_Exercise input_.
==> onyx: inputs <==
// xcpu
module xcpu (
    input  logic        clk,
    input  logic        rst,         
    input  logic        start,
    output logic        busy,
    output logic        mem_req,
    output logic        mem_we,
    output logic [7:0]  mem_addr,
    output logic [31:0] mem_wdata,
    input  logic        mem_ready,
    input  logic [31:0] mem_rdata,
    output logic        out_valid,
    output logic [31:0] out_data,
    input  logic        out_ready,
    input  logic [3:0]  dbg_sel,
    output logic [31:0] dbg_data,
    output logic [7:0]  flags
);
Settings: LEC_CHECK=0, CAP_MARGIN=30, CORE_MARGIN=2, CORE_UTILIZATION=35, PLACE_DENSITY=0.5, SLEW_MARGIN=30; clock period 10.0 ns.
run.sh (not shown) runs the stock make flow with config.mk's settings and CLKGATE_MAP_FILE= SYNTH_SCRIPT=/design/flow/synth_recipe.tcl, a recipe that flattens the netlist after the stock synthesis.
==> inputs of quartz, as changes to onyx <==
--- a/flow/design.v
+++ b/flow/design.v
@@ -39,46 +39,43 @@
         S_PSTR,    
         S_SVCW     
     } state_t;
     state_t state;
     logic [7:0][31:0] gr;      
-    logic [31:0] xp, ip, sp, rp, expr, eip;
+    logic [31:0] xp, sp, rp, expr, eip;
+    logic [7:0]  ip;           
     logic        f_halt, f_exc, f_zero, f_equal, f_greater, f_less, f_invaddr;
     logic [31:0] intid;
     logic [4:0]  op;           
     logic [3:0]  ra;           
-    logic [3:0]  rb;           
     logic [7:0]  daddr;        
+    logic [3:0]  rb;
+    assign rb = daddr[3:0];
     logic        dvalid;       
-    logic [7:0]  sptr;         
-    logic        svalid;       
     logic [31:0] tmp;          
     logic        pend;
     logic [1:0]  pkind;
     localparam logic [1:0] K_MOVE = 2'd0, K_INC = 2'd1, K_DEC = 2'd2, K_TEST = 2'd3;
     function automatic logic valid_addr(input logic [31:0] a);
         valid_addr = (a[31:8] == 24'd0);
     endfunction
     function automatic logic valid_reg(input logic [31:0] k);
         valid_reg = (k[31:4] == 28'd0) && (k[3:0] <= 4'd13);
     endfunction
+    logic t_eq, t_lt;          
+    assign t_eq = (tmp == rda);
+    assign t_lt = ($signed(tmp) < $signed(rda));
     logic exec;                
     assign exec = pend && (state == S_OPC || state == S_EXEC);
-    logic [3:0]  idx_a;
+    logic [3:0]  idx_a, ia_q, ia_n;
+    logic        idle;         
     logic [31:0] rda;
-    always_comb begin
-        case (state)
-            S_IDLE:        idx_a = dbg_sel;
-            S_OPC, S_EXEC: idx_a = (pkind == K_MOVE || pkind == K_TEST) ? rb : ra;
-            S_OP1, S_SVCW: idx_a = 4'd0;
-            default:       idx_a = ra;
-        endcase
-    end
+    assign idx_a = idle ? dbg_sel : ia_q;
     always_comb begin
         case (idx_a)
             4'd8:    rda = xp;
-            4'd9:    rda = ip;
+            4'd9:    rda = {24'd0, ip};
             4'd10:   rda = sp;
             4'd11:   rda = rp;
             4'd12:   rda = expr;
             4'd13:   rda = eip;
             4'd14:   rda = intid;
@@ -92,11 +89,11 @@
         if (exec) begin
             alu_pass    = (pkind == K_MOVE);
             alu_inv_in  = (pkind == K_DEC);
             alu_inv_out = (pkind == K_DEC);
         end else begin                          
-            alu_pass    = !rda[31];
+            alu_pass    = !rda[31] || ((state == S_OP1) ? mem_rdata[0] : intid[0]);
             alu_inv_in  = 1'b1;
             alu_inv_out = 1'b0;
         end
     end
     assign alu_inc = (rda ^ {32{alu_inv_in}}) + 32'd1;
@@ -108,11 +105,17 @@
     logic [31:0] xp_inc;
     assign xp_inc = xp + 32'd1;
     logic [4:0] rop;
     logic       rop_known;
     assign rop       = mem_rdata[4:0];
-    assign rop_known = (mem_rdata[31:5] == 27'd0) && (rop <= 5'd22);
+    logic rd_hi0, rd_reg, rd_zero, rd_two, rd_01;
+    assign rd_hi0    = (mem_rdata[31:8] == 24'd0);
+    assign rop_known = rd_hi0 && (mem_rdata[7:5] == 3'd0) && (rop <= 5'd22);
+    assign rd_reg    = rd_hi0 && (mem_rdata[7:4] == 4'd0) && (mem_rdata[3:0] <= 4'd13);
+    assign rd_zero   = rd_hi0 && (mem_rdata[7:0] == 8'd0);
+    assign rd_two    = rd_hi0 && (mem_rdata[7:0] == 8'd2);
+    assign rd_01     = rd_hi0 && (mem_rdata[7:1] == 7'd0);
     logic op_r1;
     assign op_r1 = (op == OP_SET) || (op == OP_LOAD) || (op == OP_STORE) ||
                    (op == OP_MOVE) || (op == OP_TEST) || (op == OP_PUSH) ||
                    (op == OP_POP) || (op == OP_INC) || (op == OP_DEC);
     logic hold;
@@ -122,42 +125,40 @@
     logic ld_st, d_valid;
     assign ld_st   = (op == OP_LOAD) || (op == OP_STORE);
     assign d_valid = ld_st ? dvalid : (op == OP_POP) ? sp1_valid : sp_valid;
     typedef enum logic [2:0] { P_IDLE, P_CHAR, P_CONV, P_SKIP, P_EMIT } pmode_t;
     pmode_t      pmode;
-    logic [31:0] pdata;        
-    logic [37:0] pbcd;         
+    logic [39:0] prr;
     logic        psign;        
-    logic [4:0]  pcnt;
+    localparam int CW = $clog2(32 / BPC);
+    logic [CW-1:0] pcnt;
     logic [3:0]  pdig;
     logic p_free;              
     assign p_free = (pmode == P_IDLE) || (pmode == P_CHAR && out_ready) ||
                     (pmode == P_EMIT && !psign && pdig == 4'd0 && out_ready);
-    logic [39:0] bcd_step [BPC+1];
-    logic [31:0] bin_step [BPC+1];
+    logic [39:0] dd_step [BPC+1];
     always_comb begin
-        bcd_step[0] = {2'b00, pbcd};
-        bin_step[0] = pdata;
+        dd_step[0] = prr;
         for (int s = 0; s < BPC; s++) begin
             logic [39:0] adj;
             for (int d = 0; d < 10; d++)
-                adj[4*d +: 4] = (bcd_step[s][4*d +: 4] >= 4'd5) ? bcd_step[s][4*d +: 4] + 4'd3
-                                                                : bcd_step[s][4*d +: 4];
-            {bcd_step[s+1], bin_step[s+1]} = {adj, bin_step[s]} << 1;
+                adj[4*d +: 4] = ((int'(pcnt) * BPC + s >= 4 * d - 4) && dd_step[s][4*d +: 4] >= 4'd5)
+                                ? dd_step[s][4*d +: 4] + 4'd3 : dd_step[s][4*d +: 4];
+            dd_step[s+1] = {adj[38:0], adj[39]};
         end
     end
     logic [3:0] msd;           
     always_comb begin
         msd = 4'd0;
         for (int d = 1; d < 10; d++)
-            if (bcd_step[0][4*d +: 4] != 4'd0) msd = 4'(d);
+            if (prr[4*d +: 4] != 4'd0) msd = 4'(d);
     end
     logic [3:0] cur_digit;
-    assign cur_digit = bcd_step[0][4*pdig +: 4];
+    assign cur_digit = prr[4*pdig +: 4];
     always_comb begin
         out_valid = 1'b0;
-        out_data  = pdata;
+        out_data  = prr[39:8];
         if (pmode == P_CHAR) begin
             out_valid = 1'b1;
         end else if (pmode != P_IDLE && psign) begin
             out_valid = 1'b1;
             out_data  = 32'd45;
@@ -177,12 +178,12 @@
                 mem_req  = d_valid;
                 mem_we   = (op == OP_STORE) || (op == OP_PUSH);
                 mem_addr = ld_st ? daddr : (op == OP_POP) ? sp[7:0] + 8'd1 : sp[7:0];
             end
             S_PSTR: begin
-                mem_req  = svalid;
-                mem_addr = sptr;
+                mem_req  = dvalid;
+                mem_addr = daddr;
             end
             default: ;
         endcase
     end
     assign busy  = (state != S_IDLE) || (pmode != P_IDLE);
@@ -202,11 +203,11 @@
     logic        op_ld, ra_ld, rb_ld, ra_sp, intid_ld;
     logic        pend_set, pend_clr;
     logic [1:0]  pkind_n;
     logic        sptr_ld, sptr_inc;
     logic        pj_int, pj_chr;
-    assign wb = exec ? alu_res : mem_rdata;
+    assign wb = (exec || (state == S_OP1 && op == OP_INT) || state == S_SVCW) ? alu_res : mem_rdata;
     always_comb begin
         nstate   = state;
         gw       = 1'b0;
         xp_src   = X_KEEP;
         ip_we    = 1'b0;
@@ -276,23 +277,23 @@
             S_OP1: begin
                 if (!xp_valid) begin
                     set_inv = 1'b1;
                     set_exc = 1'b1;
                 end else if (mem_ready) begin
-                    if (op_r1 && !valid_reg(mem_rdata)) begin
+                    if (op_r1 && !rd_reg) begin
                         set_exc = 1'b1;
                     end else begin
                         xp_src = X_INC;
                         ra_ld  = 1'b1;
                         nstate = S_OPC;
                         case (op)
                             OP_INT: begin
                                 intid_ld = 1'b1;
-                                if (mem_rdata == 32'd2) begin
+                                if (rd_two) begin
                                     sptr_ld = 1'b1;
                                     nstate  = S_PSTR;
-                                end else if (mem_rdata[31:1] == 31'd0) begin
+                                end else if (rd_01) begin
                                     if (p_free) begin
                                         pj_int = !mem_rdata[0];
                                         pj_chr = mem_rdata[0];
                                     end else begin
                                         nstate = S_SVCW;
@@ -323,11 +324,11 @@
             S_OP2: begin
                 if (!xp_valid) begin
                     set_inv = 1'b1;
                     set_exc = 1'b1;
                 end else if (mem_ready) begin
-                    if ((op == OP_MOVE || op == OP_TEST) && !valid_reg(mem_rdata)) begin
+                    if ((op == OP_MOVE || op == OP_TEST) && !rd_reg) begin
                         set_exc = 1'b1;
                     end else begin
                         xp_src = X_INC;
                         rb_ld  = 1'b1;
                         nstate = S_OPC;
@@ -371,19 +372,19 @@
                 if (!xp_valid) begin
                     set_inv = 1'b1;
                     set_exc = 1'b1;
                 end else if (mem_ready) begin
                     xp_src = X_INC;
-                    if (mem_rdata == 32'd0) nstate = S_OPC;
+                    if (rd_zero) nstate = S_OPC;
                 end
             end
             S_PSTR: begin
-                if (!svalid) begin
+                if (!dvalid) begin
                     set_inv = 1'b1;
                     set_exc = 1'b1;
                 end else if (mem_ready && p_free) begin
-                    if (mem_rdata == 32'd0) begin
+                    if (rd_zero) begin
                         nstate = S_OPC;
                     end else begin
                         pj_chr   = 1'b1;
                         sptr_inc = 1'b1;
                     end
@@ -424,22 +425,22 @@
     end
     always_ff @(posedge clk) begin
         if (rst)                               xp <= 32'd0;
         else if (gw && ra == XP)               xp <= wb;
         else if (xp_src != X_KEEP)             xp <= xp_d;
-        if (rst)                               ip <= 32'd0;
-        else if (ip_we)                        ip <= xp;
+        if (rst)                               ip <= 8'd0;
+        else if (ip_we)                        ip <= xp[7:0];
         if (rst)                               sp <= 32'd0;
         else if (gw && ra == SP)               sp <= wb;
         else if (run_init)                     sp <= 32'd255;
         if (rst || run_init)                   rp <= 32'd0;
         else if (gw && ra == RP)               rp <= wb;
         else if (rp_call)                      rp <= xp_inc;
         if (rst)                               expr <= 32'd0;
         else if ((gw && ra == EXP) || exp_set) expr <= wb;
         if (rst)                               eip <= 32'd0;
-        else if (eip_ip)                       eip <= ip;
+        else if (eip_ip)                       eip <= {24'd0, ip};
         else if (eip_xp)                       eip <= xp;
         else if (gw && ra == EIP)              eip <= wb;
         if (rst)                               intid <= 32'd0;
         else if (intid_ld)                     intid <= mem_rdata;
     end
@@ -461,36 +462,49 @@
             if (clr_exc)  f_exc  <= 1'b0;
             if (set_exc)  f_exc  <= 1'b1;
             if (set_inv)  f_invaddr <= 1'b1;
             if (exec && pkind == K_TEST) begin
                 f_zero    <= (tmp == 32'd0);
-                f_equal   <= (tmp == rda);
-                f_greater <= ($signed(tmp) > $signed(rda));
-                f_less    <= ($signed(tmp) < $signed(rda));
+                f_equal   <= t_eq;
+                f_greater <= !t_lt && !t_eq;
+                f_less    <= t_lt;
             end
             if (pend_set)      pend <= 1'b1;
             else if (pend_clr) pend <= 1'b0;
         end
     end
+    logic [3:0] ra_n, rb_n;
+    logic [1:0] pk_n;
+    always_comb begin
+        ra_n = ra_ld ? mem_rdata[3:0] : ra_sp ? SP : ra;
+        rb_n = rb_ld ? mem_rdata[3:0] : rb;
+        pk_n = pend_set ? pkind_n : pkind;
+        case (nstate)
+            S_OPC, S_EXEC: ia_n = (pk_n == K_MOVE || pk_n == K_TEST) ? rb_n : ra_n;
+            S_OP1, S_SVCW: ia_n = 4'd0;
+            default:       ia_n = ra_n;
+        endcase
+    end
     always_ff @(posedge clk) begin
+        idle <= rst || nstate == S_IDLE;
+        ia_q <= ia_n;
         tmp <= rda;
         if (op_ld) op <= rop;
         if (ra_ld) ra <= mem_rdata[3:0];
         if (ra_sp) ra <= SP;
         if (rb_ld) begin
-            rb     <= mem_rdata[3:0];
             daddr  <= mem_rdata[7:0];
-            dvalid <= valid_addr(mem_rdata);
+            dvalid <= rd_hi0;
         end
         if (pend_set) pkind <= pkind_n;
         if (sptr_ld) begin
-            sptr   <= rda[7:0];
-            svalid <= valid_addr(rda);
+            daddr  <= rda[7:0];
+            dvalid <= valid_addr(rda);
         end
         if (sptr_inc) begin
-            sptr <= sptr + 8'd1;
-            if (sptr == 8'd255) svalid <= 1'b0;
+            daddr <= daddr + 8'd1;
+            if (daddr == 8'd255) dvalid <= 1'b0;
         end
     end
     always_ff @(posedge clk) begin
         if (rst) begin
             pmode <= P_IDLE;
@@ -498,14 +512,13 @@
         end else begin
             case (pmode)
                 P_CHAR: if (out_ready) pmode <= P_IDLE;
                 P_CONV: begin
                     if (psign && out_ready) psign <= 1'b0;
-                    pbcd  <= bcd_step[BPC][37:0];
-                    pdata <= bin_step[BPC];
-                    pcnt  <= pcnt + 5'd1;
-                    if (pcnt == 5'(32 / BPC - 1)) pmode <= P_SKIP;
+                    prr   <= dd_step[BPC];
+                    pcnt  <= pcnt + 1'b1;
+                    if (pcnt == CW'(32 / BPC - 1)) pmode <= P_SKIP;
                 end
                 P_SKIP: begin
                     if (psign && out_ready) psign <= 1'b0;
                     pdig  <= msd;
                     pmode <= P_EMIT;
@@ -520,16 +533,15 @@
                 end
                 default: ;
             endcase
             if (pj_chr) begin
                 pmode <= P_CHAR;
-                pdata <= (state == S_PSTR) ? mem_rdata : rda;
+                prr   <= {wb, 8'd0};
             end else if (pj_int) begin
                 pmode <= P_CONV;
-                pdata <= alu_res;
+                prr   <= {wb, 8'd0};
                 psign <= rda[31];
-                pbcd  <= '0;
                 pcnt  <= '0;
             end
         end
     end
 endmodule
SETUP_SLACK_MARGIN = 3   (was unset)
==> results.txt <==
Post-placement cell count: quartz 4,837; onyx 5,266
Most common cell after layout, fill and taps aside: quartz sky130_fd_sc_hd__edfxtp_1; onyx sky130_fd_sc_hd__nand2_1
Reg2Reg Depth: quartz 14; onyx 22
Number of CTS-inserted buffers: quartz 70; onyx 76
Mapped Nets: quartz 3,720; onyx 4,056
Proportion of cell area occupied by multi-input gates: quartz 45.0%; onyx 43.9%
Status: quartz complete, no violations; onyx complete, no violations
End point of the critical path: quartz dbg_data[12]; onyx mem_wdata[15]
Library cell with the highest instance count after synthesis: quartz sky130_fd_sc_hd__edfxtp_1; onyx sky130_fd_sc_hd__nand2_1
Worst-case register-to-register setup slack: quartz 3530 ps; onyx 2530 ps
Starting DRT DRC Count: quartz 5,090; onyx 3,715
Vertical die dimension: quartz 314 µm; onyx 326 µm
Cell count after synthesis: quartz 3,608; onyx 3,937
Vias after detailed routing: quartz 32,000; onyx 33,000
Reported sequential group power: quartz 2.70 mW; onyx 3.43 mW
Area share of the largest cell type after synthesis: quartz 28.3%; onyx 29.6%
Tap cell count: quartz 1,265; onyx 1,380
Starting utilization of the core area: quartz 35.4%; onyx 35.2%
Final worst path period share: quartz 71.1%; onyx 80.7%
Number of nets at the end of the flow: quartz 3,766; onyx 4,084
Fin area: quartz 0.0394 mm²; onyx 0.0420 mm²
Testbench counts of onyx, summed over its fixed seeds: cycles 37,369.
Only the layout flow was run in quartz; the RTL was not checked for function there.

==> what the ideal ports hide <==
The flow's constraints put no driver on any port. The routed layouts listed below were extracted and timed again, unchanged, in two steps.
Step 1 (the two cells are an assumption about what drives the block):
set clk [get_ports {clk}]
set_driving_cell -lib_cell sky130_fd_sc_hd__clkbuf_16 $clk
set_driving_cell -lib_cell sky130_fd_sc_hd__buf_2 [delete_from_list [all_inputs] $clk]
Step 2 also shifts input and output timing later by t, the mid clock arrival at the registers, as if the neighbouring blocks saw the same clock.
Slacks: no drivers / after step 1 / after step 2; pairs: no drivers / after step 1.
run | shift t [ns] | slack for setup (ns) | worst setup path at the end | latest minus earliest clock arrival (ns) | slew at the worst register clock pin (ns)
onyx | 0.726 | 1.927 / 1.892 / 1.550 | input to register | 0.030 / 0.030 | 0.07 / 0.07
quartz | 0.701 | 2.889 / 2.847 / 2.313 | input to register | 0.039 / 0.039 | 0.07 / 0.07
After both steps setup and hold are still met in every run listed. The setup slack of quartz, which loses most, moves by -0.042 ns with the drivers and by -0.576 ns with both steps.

_What you should do_. Report how many lines in the listing above include the word "hold". Give nothing but the number.

_Task result_. 2